TASK REQUIREMENTS: Transcribe the listing below from its opening line up to and including the line that contains "export LEC_CHECK = 0"; reproduce nothing else.

AVAILABLE RECORDS:
<file path="config.mk">
export PLATFORM = sky130hd
export DESIGN_NAME = tc_input_register_map
export DESIGN_NICKNAME = d
export VERILOG_FILES = /design/src/include/tc_input_pkg.sv /design/src/tc_input_register_map.sv
export SDC_FILE = /design/constraint.sdc
export NUM_CORES = 1
export LEC_CHECK = 0
export ABC_CLOCK_PERIOD_IN_PS = 3850
export BUFFER_PORTS_ARGS = -buffer_cell sky130_fd_sc_hd__buf_2
export CAP_MARGIN = 5
export CORE_MARGIN = 2
export CORE_UTILIZATION = 48
export CTS_CLUSTER_SIZE = 8
export DETAILED_ROUTE_END_ITERATION = 10
export GPL_ROUTABILITY_DRIVEN = 0
export HOLD_SLACK_MARGIN = 0.03
export PLACE_DENSITY = 0.85
export REMOVE_ABC_BUFFERS = 1
export SYNTH_ARGS = -nofsm -noshare
export SYNTH_HDL_FRONTEND = slang
export SYNTH_SLANG_ARGS = --single-unit
</file>
<file path="constraint.sdc">
create_clock -name clk_sys_in -period 3.85 [get_ports clk_sys_in]
set_clock_uncertainty 0.05 [all_clocks]
set_input_delay 0.77 -clock clk_sys_in [delete_from_list [all_inputs] [get_ports clk_sys_in]]
set_output_delay 0.77 -clock clk_sys_in [all_outputs]
set_load 0.05 [all_outputs]
</file>
<file path="src/include/tc_input_pkg.sv">
// constants for the thermocouple input register bank
package tc_input_pkg;

    // ************************************************************
    // register offsets (word index within input-register space)
    // ************************************************************
    localparam logic [15:0] OFS_MODULE_STATUS  = 16'h0000;
    localparam logic [15:0] OFS_RANGE_LOW      = 16'h0001;
    localparam logic [15:0] OFS_RANGE_HIGH     = 16'h0002;
    localparam logic [15:0] OFS_JCOMP_LOW      = 16'h0003;
    localparam logic [15:0] OFS_JCOMP_HIGH     = 16'h0004;

    // ************************************************************
    // field positions
    // ************************************************************
    localparam int BIT_IDENTIFY    = 14;
    localparam int BIT_DEFAULT     = 13;
    localparam int RANGE_MSB       = 3;

    // ************************************************************
    // values after reset
    // ************************************************************
    localparam logic [3:0]  RST_RANGE  = 4'h0;
    localparam logic        RST_JCOMP  = 1'b0;
    localparam logic [15:0] RST_WORD   = 16'h0000;

    // ************************************************************
    // value encodings
    // ************************************************************
    localparam logic [15:0] PCT_FULL_POS  = 16'h4E20;  // +20000 = +100 %
    localparam logic [15:0] PCT_FULL_NEG  = 16'hB1E0;  // -20000 = -100 %
    localparam logic [15:0] TEMP_LSB_MC   = 16'h0064;  // 100 mdegC per lsb
    localparam logic [15:0] COUNT_MAX     = 16'hFFFF;  // 65535
    localparam logic [15:0] DOWNSCALE_BRK = 16'h8000;  // 32768
    localparam logic [15:0] UP_BRK_J      = 16'h325F;  // 12895
    localparam logic [15:0] UP_BRK_K      = 16'h4E64;  // 20068
    localparam logic [15:0] UP_BRK_T      = 16'h1AA4;  // 6820
    localparam logic [15:0] UP_BRK_R      = 16'h79D6;  // 31190
    localparam logic [15:0] UP_BRK_S      = 16'h7FFF;  // 32767
    localparam logic [15:0] UP_BRK_E      = 16'h4EED;  // 20205
    localparam logic [15:0] UP_BRK_B      = 16'h5928;  // 22824
    localparam logic [15:0] UP_BRK_N      = 16'h520A;  // 21002

    // ************************************************************
    // range selector codes
    // ************************************************************
    typedef enum logic [3:0] {
        RNG_TC_J   = 4'b0000,
        RNG_TC_K   = 4'b0001,
        RNG_TC_T   = 4'b0010,
        RNG_TC_R   = 4'b0011,
        RNG_TC_S   = 4'b0100,
        RNG_TC_E   = 4'b0101,
        RNG_TC_B   = 4'b0110,
        RNG_TC_N   = 4'b0111,
        RNG_MV100  = 4'b1000,
        RNG_V1     = 4'b1001
    } range_sel_t;

endpackage

</file>
<file path="src/tc_input_register_map.sv">
// input register bank and value encoder for the thermocouple module
// ************************************************************
// Notes on behaviour
// percent as signed 16-bit, 20000 is 100%
// temperature signed 16-bit, 0.1 degC per lsb
// counts are 16-bit words, signed or unsigned
// output discrete bit one means closed/on
// input discrete one means pulled low/active
// holding registers kept in non-volatile storage
// codes 0-7FFF positive, 8000-FFFF negative
// downscale break always reports code 32768
// upscale break reports per-type over-range code
// status bit 14 set during identify blink
// status bit 13 set in factory default mode
// status bit 15 and bits 12-0 read zero
// range selector 4 bits, ten defined codes
// client reads these registers, read-only
// ************************************************************
`timescale 1ns/1ps
module tc_input_register_map
    import tc_input_pkg::*;
#(
    parameter int DATA_W = 16          // register word width
) (
    input  wire logic              clk_sys_in,       // 50 MHz system clock
    input  wire logic              rst_b_in,         // sync reset, active low
    // state sources inside the module
    input  wire logic              identify_in,      // identify blink active
    input  wire logic              default_mode_in,  // factory default mode
    input  wire logic [3:0]        range_low_in,     // group low selector
    input  wire logic [3:0]        range_high_in,    // group high selector
    input  wire logic              jcomp_off_low_in, // 1 = compensation off
    input  wire logic              jcomp_off_high_in,// 1 = compensation off
    // value encoder
    input  wire logic [DATA_W-1:0] conv_value_in,    // linearised value
    input  wire logic              open_sensor_detect_in, // break seen
    input  wire logic              break_downscale_in,    // 1 = downscale
    input  wire logic [3:0]        enc_range_in,     // selector for value
    input  wire logic              discrete_pin_in,  // raw discrete pin
    output logic [DATA_W-1:0]      enc_value_out,    // encoded reading
    output logic                   enc_negative_out, // reading is negative
    output logic                   discrete_bit_out, // reported input bit
    // register read port (read-input-registers function)
    input  wire logic              rd_req_in,        // read strobe
    input  wire logic [15:0]       rd_addr_in,       // word offset
    output logic [DATA_W-1:0]      rd_data_out,      // read data
    output logic                   rd_valid_out,     // one-cycle answer
    output logic                   rd_error_out      // unmapped offset
);

    // ************************************************************
    // captured register contents
    // ************************************************************
    logic [DATA_W-1:0] status_q;      // module status word
    logic [3:0]        range_low_q;   // group low selector
    logic [3:0]        range_high_q;  // group high selector
    logic              jcomp_low_q;   // group low compensation off
    logic              jcomp_high_q;  // group high compensation off

    // status word built from flags; unused bits held at zero
    wire logic [DATA_W-1:0] status_d =
        (DATA_W'(identify_in) << BIT_IDENTIFY)
      | (DATA_W'(default_mode_in) << BIT_DEFAULT);  // see R11

    // sample sources each cycle so a read sees one consistent snapshot
    always_ff @(posedge clk_sys_in) begin
        if (!rst_b_in) begin
            status_q     <= RST_WORD;
            range_low_q  <= RST_RANGE;
            range_high_q <= RST_RANGE;
            jcomp_low_q  <= RST_JCOMP;
            jcomp_high_q <= RST_JCOMP;
        end else begin
            status_q     <= status_d;
            range_low_q  <= range_low_in;
            range_high_q <= range_high_in;
            jcomp_low_q  <= jcomp_off_low_in;
            jcomp_high_q <= jcomp_off_high_in;
        end
    end

    // ************************************************************
    // read decode
    // ************************************************************
    // read-only bank: there is no write path at all
    wire logic hit_status = (rd_addr_in == OFS_MODULE_STATUS);
    wire logic hit_rlow   = (rd_addr_in == OFS_RANGE_LOW);
    wire logic hit_rhigh  = (rd_addr_in == OFS_RANGE_HIGH);
    wire logic hit_jlow   = (rd_addr_in == OFS_JCOMP_LOW);
    wire logic hit_jhigh  = (rd_addr_in == OFS_JCOMP_HIGH);
    wire logic hit_any    = hit_status | hit_rlow | hit_rhigh
                          | hit_jlow | hit_jhigh;

    // selection; unmapped offsets read zero
    wire logic [DATA_W-1:0] rd_mux =
        hit_status ? status_q :
        hit_rlow   ? DATA_W'(range_low_q) :
        hit_rhigh  ? DATA_W'(range_high_q) :
        hit_jlow   ? DATA_W'(jcomp_low_q) :
        hit_jhigh  ? DATA_W'(jcomp_high_q) :
                     RST_WORD;

    // answer registered, one cycle after the strobe
    always_ff @(posedge clk_sys_in) begin
        if (!rst_b_in) begin
            rd_data_out  <= RST_WORD;
            rd_valid_out <= 1'b0;
            rd_error_out <= 1'b0;
        end else begin
            rd_valid_out <= rd_req_in;
            rd_error_out <= rd_req_in & ~hit_any;
            if (rd_req_in) begin
                rd_data_out <= rd_mux;
            end
        end
    end

    // ************************************************************
    // value encoder
    // ************************************************************
    // upscale break code per thermocouple type
    logic [DATA_W-1:0] up_code;       // over-range detent
    always_comb begin
        case (enc_range_in)
            RNG_TC_J: up_code = DATA_W'(UP_BRK_J);
            RNG_TC_K: up_code = DATA_W'(UP_BRK_K);
            RNG_TC_T: up_code = DATA_W'(UP_BRK_T);
            RNG_TC_R: up_code = DATA_W'(UP_BRK_R);
            RNG_TC_S: up_code = DATA_W'(UP_BRK_S);
            RNG_TC_E: up_code = DATA_W'(UP_BRK_E);
            RNG_TC_B: up_code = DATA_W'(UP_BRK_B);
            RNG_TC_N: up_code = DATA_W'(UP_BRK_N);
            // millivolt and reserved selectors saturate at the positive code ceiling 7FFF
            default:  up_code = DATA_W'(UP_BRK_S);
        endcase
    end

    // value already in 0.1 degC or 20000-per-100% form, passed through
    // break replaces it; downscale code is type independent
    wire logic [DATA_W-1:0] enc_d =
        !open_sensor_detect_in ? conv_value_in :    // see R1, see R2
        break_downscale_in     ? DATA_W'(DOWNSCALE_BRK) :
                                 up_code;

    // inputs are active low: report one while pin sits low
    wire logic disc_d = ~discrete_pin_in;           // see R5

    always_ff @(posedge clk_sys_in) begin
        if (!rst_b_in) begin
            enc_value_out    <= RST_WORD;
            enc_negative_out <= 1'b0;
            discrete_bit_out <= 1'b0;
        end else begin
            enc_value_out    <= enc_d;
            enc_negative_out <= enc_d[DATA_W-1];
            discrete_bit_out <= disc_d;
        end
    end

    // holding registers live in external flash; bank is read-only

    // ************************************************************
    // checks
    // ************************************************************
    chk_status_identify: assert property (@(posedge clk_sys_in)
        disable iff (!rst_b_in)
        identify_in |=> status_q[BIT_IDENTIFY])
        else $error("identify flag not reported");

    chk_status_default: assert property (@(posedge clk_sys_in)
        disable iff (!rst_b_in)
        default_mode_in |=> status_q[BIT_DEFAULT])
        else $error("default flag not reported");

    chk_status_unused: assert property (@(posedge clk_sys_in)
        disable iff (!rst_b_in)
        rd_valid_out && $past(hit_status) |->
            rd_data_out[15] == 1'b0 && rd_data_out[12:0] == 13'h0000)
        else $error("unused status bits not zero");

    chk_range_width: assert property (@(posedge clk_sys_in)
        disable iff (!rst_b_in)
        rd_req_in && hit_rlow ##1 rd_valid_out |->
            rd_data_out == DATA_W'($past(range_low_in, 2)))
        else $error("range register wrong");

    chk_break_down: assert property (@(posedge clk_sys_in)
        disable iff (!rst_b_in)
        open_sensor_detect_in && break_downscale_in |=>
            enc_value_out == 16'h8000)
        else $error("downscale code wrong");

    chk_break_up_j: assert property (@(posedge clk_sys_in)
        disable iff (!rst_b_in)
        open_sensor_detect_in && !break_downscale_in &&
            enc_range_in == RNG_TC_J |=> enc_value_out == 16'h325F)
        else $error("upscale J code wrong");

    chk_value_pass: assert property (@(posedge clk_sys_in)
        disable iff (!rst_b_in)
        !open_sensor_detect_in |=> enc_value_out == $past(conv_value_in))
        else $error("value not passed");

    chk_sign_flag: assert property (@(posedge clk_sys_in)
        disable iff (!rst_b_in)
        enc_negative_out == (enc_value_out >= 16'h8000))
        else $error("sign flag wrong");

    chk_discrete_low: assert property (@(posedge clk_sys_in)
        disable iff (!rst_b_in)
        !discrete_pin_in |=> discrete_bit_out)
        else $error("active-low input not reported");

    chk_read_latency: assert property (@(posedge clk_sys_in)
        disable iff (!rst_b_in)
        rd_req_in |=> rd_valid_out ##1 (!rd_valid_out || $past(rd_req_in)))
        else $error("read answer timing wrong");

    // flags must also drop once their source drops
    chk_identify_clear: assert property (@(posedge clk_sys_in)
        disable iff (!rst_b_in)
        !identify_in |=> !status_q[BIT_IDENTIFY])
        else $error("identify flag stuck");

    chk_default_clear: assert property (@(posedge clk_sys_in)
        disable iff (!rst_b_in)
        !default_mode_in |=> !status_q[BIT_DEFAULT])
        else $error("default flag stuck");

    chk_status_zero: assert property (@(posedge clk_sys_in)
        disable iff (!rst_b_in)
        status_q[15] == 1'b0 && status_q[12:0] == 13'h0000)
        else $error("status spare bits set");

    chk_range_high: assert property (@(posedge clk_sys_in)
        disable iff (!rst_b_in)
        rd_req_in && hit_rhigh ##1 rd_valid_out |->
            rd_data_out == DATA_W'($past(range_high_in, 2)))
        else $error("range high register wrong");

    chk_range_upper: assert property (@(posedge clk_sys_in)
        disable iff (!rst_b_in)
        rd_valid_out && $past(hit_rlow || hit_rhigh) |->
            rd_data_out[15:4] == 12'h000)
        else $error("range spare bits set");

    chk_read_unmapped: assert property (@(posedge clk_sys_in)
        disable iff (!rst_b_in)
        rd_req_in && rd_addr_in > 16'h0004 |=>
            rd_error_out && rd_data_out == 16'h0000)
        else $error("unmapped read not refused");

    chk_read_mapped: assert property (@(posedge clk_sys_in)
        disable iff (!rst_b_in)
        rd_req_in && rd_addr_in <= 16'h0004 |=>
            rd_valid_out && !rd_error_out)
        else $error("mapped read refused");

    // one check per upscale detent, literals kept apart from the table
    chk_break_up_k: assert property (@(posedge clk_sys_in)
        disable iff (!rst_b_in)
        open_sensor_detect_in && !break_downscale_in &&
            enc_range_in == RNG_TC_K |=> enc_value_out == 16'h4E64)
        else $error("upscale K code wrong");

    chk_break_up_t: assert property (@(posedge clk_sys_in)
        disable iff (!rst_b_in)
        open_sensor_detect_in && !break_downscale_in &&
            enc_range_in == RNG_TC_T |=> enc_value_out == 16'h1AA4)
        else $error("upscale T code wrong");

    chk_break_up_r: assert property (@(posedge clk_sys_in)
        disable iff (!rst_b_in)
        open_sensor_detect_in && !break_downscale_in &&
            enc_range_in == RNG_TC_R |=> enc_value_out == 16'h79D6)
        else $error("upscale R code wrong");

    chk_break_up_s: assert property (@(posedge clk_sys_in)
        disable iff (!rst_b_in)
        open_sensor_detect_in && !break_downscale_in &&
            enc_range_in == RNG_TC_S |=> enc_value_out == 16'h7FFF)
        else $error("upscale S code wrong");

    chk_break_up_e: assert property (@(posedge clk_sys_in)
        disable iff (!rst_b_in)
        open_sensor_detect_in && !break_downscale_in &&
            enc_range_in == RNG_TC_E |=> enc_value_out == 16'h4EED)
        else $error("upscale E code wrong");

    chk_break_up_b: assert property (@(posedge clk_sys_in)
        disable iff (!rst_b_in)
        open_sensor_detect_in && !break_downscale_in &&
            enc_range_in == RNG_TC_B |=> enc_value_out == 16'h5928)
        else $error("upscale B code wrong");

    chk_break_up_n: assert property (@(posedge clk_sys_in)
        disable iff (!rst_b_in)
        open_sensor_detect_in && !break_downscale_in &&
            enc_range_in == RNG_TC_N |=> enc_value_out == 16'h520A)
        else $error("upscale N code wrong");

    // millivolt and reserved selectors share the positive ceiling
    chk_break_up_mv: assert property (@(posedge clk_sys_in)
        disable iff (!rst_b_in)
        open_sensor_detect_in && !break_downscale_in &&
            enc_range_in >= 4'h8 |=> enc_value_out == 16'h7FFF)
        else $error("upscale millivolt code wrong");

    chk_discrete_high: assert property (@(posedge clk_sys_in)
        disable iff (!rst_b_in)
        discrete_pin_in |=> !discrete_bit_out)
        else $error("idle input reported active");

endmodule

</file>
; ---- Word level (Yosys, flattened, before mapping)
; Memory sizes are Yosys's and may differ from the RTL's.
; Index checks and enable logic that the tools add are counted.
[word_totals]
mem_bits_ro = 120
memories = 1
out_inout_bits = 36
in_bits = 54
regBits = 62
[classes]
eq_ne = 4
mux = 8
n_bitwise = 8
reduce_logical = 1
[memory_table]
columns = name, depth, word_bits, rd, rd_ports_with_merged_regs, wr, line_no
row1 = (name not given), 8, 15, 1, 0, 0, tc_input_register_map.sv:124  ; case (enc_range_in)
[ops]
columns = op, n
row1 = two-way mux 16 bit, 4
row2 = equality test 16 x 2 -> 1 bit (second input constant), 2
row3 = equality test 16 x 1 -> 1 bit (second input constant), 1
row4 = equality test 16 x 3 -> 1 bit (second input constant), 1
row5 = logical NOT 16 bit, 1
row6 = bitwise OR 15 x 14 -> 15 bit, 1
row7 = two-way mux 4 bit, 2
row8 = bitwise OR 1 bit, 4
row9 = two-way mux 1 bit, 2
row10 = inverter 1 bit, 2
row11 = bitwise AND 1 bit, 1

; ---- Longest topological paths before layout
[depth]
word_depth = 7
ltp_mapped = 6

; ---- Worst setup path before layout
; Ideal clock, no wire load.
[synth_path]
kind = input -> register
from = input enc_range_in[0]
to = register enc_value_out[5]
t_required_ns = 3.685
setup_ns = 0.115
setup_slack_ns = 1.952
path_buffers = 0
arrival_ns = 1.734
cell_stages = 6
cell_sequence = inv_1 ha_1 or2_2 a21oi_1 o2bb2ai_1 and2_1
[synth_via]
elab_chain_len = 4
[synth_lines]
columns = element, line_no
row1 = from (decl), tc_input_register_map.sv:38  ; input wire logic [3:0] enc_range_in,
row2 = memory read (8 x 15 bit), --
row3 = two-way mux 16 bit, tc_input_register_map.sv:124
row4 = two-way mux 16 bit, tc_input_register_map.sv:142  ; break_downscale_in ? DATA_W'(DOWNSCALE_BRK) :
row5 = two-way mux 16 bit, tc_input_register_map.sv:141  ; !open_sensor_detect_in ? conv_value_in :
row6 = to (signal assigned), tc_input_register_map.sv:154  ; enc_value_out <= enc_d;
row7 = to (decl), tc_input_register_map.sv:40  ; output logic [DATA_W-1:0] enc_value_out,
; No other way between the ends.
; A chain may end at the register's enable or synchronous reset.

; ---- Final worst setup path
[layout_path]
from = input enc_range_in[1]
to = register enc_value_out[5]
; Same word-level chain as after synthesis.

SOLUTION TO THE PROBLEM:
<file path="config.mk">
export PLATFORM = sky130hd
export DESIGN_NAME = tc_input_register_map
export DESIGN_NICKNAME = d
export VERILOG_FILES = /design/src/include/tc_input_pkg.sv /design/src/tc_input_register_map.sv
export SDC_FILE = /design/constraint.sdc
export NUM_CORES = 1
export LEC_CHECK = 0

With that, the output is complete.